We went on to examine the effect of NADPH oxidase and ROS production on MAPK activation in response to viral infection. In these studies, treatment of microglial cells with either DPI or APO prior to viral infection blunted HSV-induced MAPK phosphorylation as detected using Western Blot at 2 h p.i. (Figure 6A). Additionally, FACE assay analysis at 2 h p.i. confirmed that either DPI or APO treatment significantly reduced phosphorylation of p38 MAPK (Figure 6B).
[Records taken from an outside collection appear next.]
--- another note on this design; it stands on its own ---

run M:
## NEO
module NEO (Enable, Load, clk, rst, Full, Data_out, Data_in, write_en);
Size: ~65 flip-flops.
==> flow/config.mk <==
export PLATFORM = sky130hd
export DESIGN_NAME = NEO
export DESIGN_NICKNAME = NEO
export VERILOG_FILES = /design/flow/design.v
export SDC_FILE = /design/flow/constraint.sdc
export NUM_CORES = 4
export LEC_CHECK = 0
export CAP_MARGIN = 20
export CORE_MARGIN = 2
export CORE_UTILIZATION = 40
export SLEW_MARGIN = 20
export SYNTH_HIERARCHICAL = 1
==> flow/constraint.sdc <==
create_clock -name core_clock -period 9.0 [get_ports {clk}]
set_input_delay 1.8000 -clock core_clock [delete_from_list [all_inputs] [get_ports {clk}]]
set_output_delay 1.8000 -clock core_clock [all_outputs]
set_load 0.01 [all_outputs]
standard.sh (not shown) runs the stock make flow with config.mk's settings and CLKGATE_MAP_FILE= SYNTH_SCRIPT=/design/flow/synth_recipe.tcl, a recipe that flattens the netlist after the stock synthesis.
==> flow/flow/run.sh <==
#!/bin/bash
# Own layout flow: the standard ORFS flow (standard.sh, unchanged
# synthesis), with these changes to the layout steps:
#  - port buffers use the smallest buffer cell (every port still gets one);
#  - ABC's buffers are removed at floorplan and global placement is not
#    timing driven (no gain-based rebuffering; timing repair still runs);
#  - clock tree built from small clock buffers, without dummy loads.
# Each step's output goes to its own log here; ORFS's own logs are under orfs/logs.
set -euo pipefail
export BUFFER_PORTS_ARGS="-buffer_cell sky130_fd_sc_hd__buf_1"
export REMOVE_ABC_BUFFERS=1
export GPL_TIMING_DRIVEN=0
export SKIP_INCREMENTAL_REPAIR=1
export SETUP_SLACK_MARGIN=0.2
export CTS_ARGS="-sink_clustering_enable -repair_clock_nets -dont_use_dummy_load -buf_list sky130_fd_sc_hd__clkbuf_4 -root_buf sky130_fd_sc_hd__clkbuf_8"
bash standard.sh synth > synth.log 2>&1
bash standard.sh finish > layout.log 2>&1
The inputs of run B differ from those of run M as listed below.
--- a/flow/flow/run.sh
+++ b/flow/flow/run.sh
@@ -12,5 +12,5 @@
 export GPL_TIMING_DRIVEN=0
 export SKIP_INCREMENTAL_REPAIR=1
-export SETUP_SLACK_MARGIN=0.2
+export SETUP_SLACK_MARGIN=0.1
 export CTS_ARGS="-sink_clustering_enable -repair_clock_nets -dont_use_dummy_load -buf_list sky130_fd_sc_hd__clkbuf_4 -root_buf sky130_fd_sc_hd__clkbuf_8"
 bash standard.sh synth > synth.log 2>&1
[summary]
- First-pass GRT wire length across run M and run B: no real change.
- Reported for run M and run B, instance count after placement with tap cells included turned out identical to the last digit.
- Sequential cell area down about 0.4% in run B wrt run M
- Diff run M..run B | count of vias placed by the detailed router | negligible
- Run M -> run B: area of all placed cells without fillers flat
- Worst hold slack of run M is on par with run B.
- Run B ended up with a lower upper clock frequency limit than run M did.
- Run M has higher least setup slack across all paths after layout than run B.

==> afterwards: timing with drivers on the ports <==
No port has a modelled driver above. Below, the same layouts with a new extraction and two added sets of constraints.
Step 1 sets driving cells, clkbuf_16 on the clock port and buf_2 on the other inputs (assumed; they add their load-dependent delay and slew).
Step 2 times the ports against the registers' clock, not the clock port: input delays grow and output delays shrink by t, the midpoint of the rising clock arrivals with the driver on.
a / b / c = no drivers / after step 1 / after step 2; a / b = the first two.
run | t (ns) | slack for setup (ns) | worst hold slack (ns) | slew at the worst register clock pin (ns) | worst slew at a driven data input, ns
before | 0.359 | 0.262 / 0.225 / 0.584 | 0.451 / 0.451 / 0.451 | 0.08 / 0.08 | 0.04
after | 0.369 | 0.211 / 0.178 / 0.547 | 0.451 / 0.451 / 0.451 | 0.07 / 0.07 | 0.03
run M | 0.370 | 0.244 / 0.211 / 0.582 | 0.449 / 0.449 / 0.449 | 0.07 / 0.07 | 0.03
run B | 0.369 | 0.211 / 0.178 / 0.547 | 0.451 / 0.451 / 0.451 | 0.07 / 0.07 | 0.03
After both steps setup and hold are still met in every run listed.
In the last set of experiments, we examined the involvement of these two ROS-driven MAPK signaling pathways in cytokine and chemokine production by microglia in response to viral infection. In these studies, inhibition of the p38 MAPK signaling pathway using SB203580 (0.1 to 10 μM) was found to suppress both cytokine (TNF-α and IL-1β) and chemokine (CCL2 and CXCL10) production (Figure 7). In contrast, inhibition of p44/42 MAPK signaling using U0126 (0.1 to 10 μM) inhibited cytokine (Figure 7A, B), but not chemokine production (Figure 7C, D). Additional assays tested whether MAPK inhibition affected HSV-induced ROS production itself. Data generated from these studies showed that the ERK1/2 (p44/p42) inhibitor U0126 partially suppressed ROS production by 11.1%, 18.1%, and 20.9%, at 0.1, 1.0, and 10 μM, respectively. Correspondingly, the p38 MAPK inhibitor SB203580 also partially suppressed ROS production by 16.3%, 21.1%, and 42.4%, at 0.1, 1.0, and 10 μM, respectively.